ABOUT THIS TASK:
In the lines below, look for "finish". Copy each line where it appears.

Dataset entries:
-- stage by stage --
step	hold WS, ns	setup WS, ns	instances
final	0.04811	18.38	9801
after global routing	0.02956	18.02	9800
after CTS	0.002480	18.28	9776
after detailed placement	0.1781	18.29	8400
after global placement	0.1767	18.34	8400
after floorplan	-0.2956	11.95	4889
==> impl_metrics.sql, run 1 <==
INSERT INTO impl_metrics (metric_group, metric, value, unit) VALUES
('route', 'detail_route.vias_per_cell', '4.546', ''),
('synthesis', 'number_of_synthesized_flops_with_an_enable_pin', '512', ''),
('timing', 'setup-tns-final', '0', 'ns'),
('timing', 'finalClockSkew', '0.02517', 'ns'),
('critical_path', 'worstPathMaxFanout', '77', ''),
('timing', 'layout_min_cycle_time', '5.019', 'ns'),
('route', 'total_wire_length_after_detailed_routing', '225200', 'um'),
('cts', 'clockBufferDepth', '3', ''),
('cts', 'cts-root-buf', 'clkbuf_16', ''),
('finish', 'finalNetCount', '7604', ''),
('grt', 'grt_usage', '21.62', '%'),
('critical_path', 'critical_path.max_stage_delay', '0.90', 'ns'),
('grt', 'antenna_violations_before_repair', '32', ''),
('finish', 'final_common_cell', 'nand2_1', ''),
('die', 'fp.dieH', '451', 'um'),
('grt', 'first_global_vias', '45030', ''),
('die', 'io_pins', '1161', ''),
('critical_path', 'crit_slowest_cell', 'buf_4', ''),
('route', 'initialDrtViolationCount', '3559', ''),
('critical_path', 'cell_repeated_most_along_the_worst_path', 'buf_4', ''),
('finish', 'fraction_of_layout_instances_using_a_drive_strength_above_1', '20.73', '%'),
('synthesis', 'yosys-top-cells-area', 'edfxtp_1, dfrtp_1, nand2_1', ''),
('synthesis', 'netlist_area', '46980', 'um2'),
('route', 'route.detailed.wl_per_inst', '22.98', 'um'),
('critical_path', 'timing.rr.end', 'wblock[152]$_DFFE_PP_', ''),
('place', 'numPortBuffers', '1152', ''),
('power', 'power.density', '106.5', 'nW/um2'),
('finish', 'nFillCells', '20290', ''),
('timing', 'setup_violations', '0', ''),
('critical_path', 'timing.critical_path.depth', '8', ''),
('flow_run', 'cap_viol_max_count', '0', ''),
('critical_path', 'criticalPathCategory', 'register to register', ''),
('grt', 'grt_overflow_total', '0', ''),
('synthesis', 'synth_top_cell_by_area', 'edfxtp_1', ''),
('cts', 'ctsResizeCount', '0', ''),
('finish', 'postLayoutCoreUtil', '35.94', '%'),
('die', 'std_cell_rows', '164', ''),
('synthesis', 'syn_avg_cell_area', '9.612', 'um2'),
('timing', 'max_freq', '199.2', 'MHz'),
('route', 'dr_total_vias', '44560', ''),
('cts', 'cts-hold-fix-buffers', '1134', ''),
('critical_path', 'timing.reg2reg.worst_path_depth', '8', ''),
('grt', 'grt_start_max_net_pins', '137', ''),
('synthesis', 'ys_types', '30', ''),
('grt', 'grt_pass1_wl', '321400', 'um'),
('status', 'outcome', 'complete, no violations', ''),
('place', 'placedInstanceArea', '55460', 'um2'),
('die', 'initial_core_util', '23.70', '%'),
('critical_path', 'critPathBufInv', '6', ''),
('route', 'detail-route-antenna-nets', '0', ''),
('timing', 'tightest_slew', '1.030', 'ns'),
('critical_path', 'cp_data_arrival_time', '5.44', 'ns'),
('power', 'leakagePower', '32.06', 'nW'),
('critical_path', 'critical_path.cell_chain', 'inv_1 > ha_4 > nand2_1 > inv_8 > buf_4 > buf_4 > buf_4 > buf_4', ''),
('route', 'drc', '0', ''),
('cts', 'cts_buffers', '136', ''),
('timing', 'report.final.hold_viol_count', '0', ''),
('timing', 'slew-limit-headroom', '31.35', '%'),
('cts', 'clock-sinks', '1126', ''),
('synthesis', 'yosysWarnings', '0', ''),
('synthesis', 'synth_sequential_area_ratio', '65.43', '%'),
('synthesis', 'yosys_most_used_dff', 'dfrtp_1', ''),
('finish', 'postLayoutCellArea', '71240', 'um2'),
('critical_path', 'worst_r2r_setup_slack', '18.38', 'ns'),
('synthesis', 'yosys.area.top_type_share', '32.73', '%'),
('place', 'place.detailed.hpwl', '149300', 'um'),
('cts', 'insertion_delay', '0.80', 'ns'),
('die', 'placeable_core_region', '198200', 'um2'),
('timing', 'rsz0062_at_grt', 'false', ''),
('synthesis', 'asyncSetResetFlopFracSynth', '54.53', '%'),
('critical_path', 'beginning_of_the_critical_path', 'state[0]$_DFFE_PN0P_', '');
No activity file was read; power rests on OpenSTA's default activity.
$ cat config.mk
export PLATFORM = sky130hd
export DESIGN_NAME = q10_mag_cmp
export DESIGN_NICKNAME = d
export VERILOG_FILES = /design/src/rtl/q10_mag_cmp.sv
export SDC_FILE = /design/constraint.sdc
export NUM_CORES = 1
export LEC_CHECK = 0
export CAP_MARGIN = 20
export CELL_PAD_IN_SITES_DETAIL_PLACEMENT = 1
export CELL_PAD_IN_SITES_GLOBAL_PLACEMENT = 2
export CORE_UTILIZATION = 18
export CTS_CLUSTER_DIAMETER = 120
export DETAILED_ROUTE_END_ITERATION = 8
export PLACE_DENSITY = 0.89
export RECOVER_POWER = 100
export SETUP_SLACK_MARGIN = 0.05
export SYNTH_ARGS = -nofsm -noshare
export SYNTH_HDL_FRONTEND = slang
export SYNTH_SLANG_ARGS = --single-unit
$ cat constraint.sdc
create_clock -name clk -period 5.5 [get_ports clk]
set_clock_uncertainty 0.1 [all_clocks]
set_input_delay 1.1 -clock clk [delete_from_list [all_inputs] [get_ports clk]]
set_output_delay 1.1 -clock clk [all_outputs]
set_load 0.1 [all_outputs]
$ cat src/rtl/q10_mag_cmp.sv
// Registered WIDTH-bit magnitude comparator built from SLICE-bit slices; Q10_SIGNED_EN selects two's complement.
// Latency 1 cycle (out_vld follows in_vld); no backpressure, one compare per cycle.
module q10_mag_cmp #(
  parameter int WIDTH = 16,
  parameter int SLICE = 4
) (
  input  logic             clk,
  input  logic             rst,
  input  logic [WIDTH-1:0] A,
  input  logic [WIDTH-1:0] B,
  input  logic             in_vld,
  output logic             Greater,
  output logic             Equal,
  output logic             out_vld
);

  localparam int NS = WIDTH / SLICE;

  logic [NS-1:0] gt_s;
  logic [NS-1:0] eq_s;
  logic          gt_c;
  logic          eq_c;

  genvar k;
  generate
    for (k = 0; k < NS; k++) begin : g_slice
      logic [SLICE-1:0] a_k;
      logic [SLICE-1:0] b_k;
      assign a_k = A[k*SLICE +: SLICE];
      assign b_k = B[k*SLICE +: SLICE];
      assign eq_s[k] = (a_k == b_k);
`ifdef Q10_SIGNED_EN
      if (k == NS-1) begin : g_top_signed
        // Differing sign bits decide the order outright: the non-negative one is larger.
        logic sign_diff;
        assign sign_diff = A[WIDTH-1] ^ B[WIDTH-1];
        assign gt_s[k]   = sign_diff ? ~A[WIDTH-1] : (a_k > b_k);
      end else begin : g_unsigned
        assign gt_s[k] = (a_k > b_k);
      end
`else
      assign gt_s[k] = (a_k > b_k);
`endif
    end
  endgenerate

  // Walk from the MSB slice down; a lower slice only counts while all above are equal.
  always_comb begin
    gt_c = 1'b0;
    eq_c = 1'b1;
    for (int i = NS-1; i >= 0; i--) begin
      gt_c = gt_c | (eq_c & gt_s[i]);
      eq_c = eq_c & eq_s[i];
    end
  end

  always_ff @(posedge clk) begin
    if (rst) begin
      Greater <= 1'b0;
      Equal   <= 1'b0;
      out_vld <= 1'b0;
    end else begin
      out_vld <= in_vld;
      if (in_vld) begin
        Greater <= gt_c;
        Equal   <= eq_c;
      end
    end
  end

endmodule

YOUR RESPONSE:
('finish', 'finalNetCount', '7604', ''),
('finish', 'final_common_cell', 'nand2_1', ''),
('finish', 'fraction_of_layout_instances_using_a_drive_strength_above_1', '20.73', '%'),
('finish', 'nFillCells', '20290', ''),
('finish', 'postLayoutCoreUtil', '35.94', '%'),
('finish', 'postLayoutCellArea', '71240', 'um2'),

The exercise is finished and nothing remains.